**WHAT IS BEING ASKED**
Set down every entry once more, exactly as it appears.

**INPUT RECORDS**

$ cat src/rtl/fetch_stage.sv
// fetch_stage: PC owner issuing 1-cycle-latency imem reads into a 2-entry {instr, pc} queue for decode.
module fetch_stage #(
  parameter int WORD = 32,
  parameter logic [WORD-1:0] RESET_PC = '0,
  parameter int DEPTH = 2
) (
  input  logic            clk,
  input  logic            rst_n,
  output logic            imem_req,
  output logic [WORD-1:0] imem_addr,
  input  logic [WORD-1:0] imem_rdata,
  input  logic            redirect_valid,
  input  logic [WORD-1:0] redirect_pc,
  input  logic            halt,
  output logic            out_valid,
  input  logic            out_ready,
  output logic [WORD-1:0] out_instr,
  output logic [WORD-1:0] out_pc,
  output logic            halted
);
  localparam logic [2:0] DEPTH_W = 3'(DEPTH);
  logic [WORD-1:0] pc, inflight_pc, redir_pc;
  logic [WORD-1:0] q_instr [2];
  logic [WORD-1:0] q_pc [2];
  logic [1:0] count;
  logic [2:0] occ;
  logic inflight, rd, wr, pop, push, issue;
  always_comb begin
    redir_pc = {redirect_pc[WORD-1:2], 2'b00};
    out_valid = count != 2'd0;
    pop = out_valid & out_ready;
    push = inflight & !redirect_valid;
    occ = {1'b0, count} + {2'b0, inflight} - {2'b0, pop};
    issue = rst_n & !halt & (redirect_valid | (occ < DEPTH_W));
    imem_req = issue;
    imem_addr = redirect_valid ? redir_pc : pc;
    halted = rst_n & halt & (count == 2'd0) & !inflight;
    out_instr = q_instr[rd];
    out_pc = q_pc[rd];
  end
  // A redirect drops the queue and any arriving response, then restarts from the aligned target.
  always_ff @(posedge clk or negedge rst_n)
    if (!rst_n) begin
      pc <= RESET_PC;
      inflight <= 1'b0;
      inflight_pc <= '0;
      count <= 2'd0;
      rd <= 1'b0;
      wr <= 1'b0;
      q_instr <= '{default: '0};
      q_pc <= '{default: '0};
    end else if (redirect_valid) begin
      count <= 2'd0;
      rd <= 1'b0;
      wr <= 1'b0;
      inflight <= issue;
      inflight_pc <= redir_pc;
      pc <= issue ? redir_pc + WORD'(4) : redir_pc;
    end else begin
      if (push) begin
        q_instr[wr] <= imem_rdata;
        q_pc[wr] <= inflight_pc;
        wr <= ~wr;
      end
      if (pop) rd <= ~rd;
      count <= count + {1'b0, push} - {1'b0, pop};
      inflight <= issue;
      if (issue) begin
        inflight_pc <= pc;
        pc <= pc + WORD'(4);
      end
    end
endmodule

**REPLY TO THE TASK**
$ cat src/rtl/fetch_stage.sv
// fetch_stage: PC owner issuing 1-cycle-latency imem reads into a 2-entry {instr, pc} queue for decode.
module fetch_stage #(
  parameter int WORD = 32,
  parameter logic [WORD-1:0] RESET_PC = '0,
  parameter int DEPTH = 2
) (
  input  logic            clk,
  input  logic            rst_n,
  output logic            imem_req,
  output logic [WORD-1:0] imem_addr,
  input  logic [WORD-1:0] imem_rdata,
  input  logic            redirect_valid,
  input  logic [WORD-1:0] redirect_pc,
  input  logic            halt,
  output logic            out_valid,
  input  logic            out_ready,
  output logic [WORD-1:0] out_instr,
  output logic [WORD-1:0] out_pc,
  output logic            halted
);
  localparam logic [2:0] DEPTH_W = 3'(DEPTH);
  logic [WORD-1:0] pc, inflight_pc, redir_pc;
  logic [WORD-1:0] q_instr [2];
  logic [WORD-1:0] q_pc [2];
  logic [1:0] count;
  logic [2:0] occ;
  logic inflight, rd, wr, pop, push, issue;
  always_comb begin
    redir_pc = {redirect_pc[WORD-1:2], 2'b00};
    out_valid = count != 2'd0;
    pop = out_valid & out_ready;
    push = inflight & !redirect_valid;
    occ = {1'b0, count} + {2'b0, inflight} - {2'b0, pop};
    issue = rst_n & !halt & (redirect_valid | (occ < DEPTH_W));
    imem_req = issue;
    imem_addr = redirect_valid ? redir_pc : pc;
    halted = rst_n & halt & (count == 2'd0) & !inflight;
    out_instr = q_instr[rd];
    out_pc = q_pc[rd];
  end
  // A redirect drops the queue and any arriving response, then restarts from the aligned target.
  always_ff @(posedge clk or negedge rst_n)
    if (!rst_n) begin
      pc <= RESET_PC;
      inflight <= 1'b0;
      inflight_pc <= '0;
      count <= 2'd0;
      rd <= 1'b0;
      wr <= 1'b0;
      q_instr <= '{default: '0};
      q_pc <= '{default: '0};
    end else if (redirect_valid) begin
      count <= 2'd0;
      rd <= 1'b0;
      wr <= 1'b0;
      inflight <= issue;
      inflight_pc <= redir_pc;
      pc <= issue ? redir_pc + WORD'(4) : redir_pc;
    end else begin
      if (push) begin
        q_instr[wr] <= imem_rdata;
        q_pc[wr] <= inflight_pc;
        wr <= ~wr;
      end
      if (pop) rd <= ~rd;
      count <= count + {1'b0, push} - {1'b0, pop};
      inflight <= issue;
      if (issue) begin
        inflight_pc <= pc;
        pc <= pc + WORD'(4);
      end
    end
endmodule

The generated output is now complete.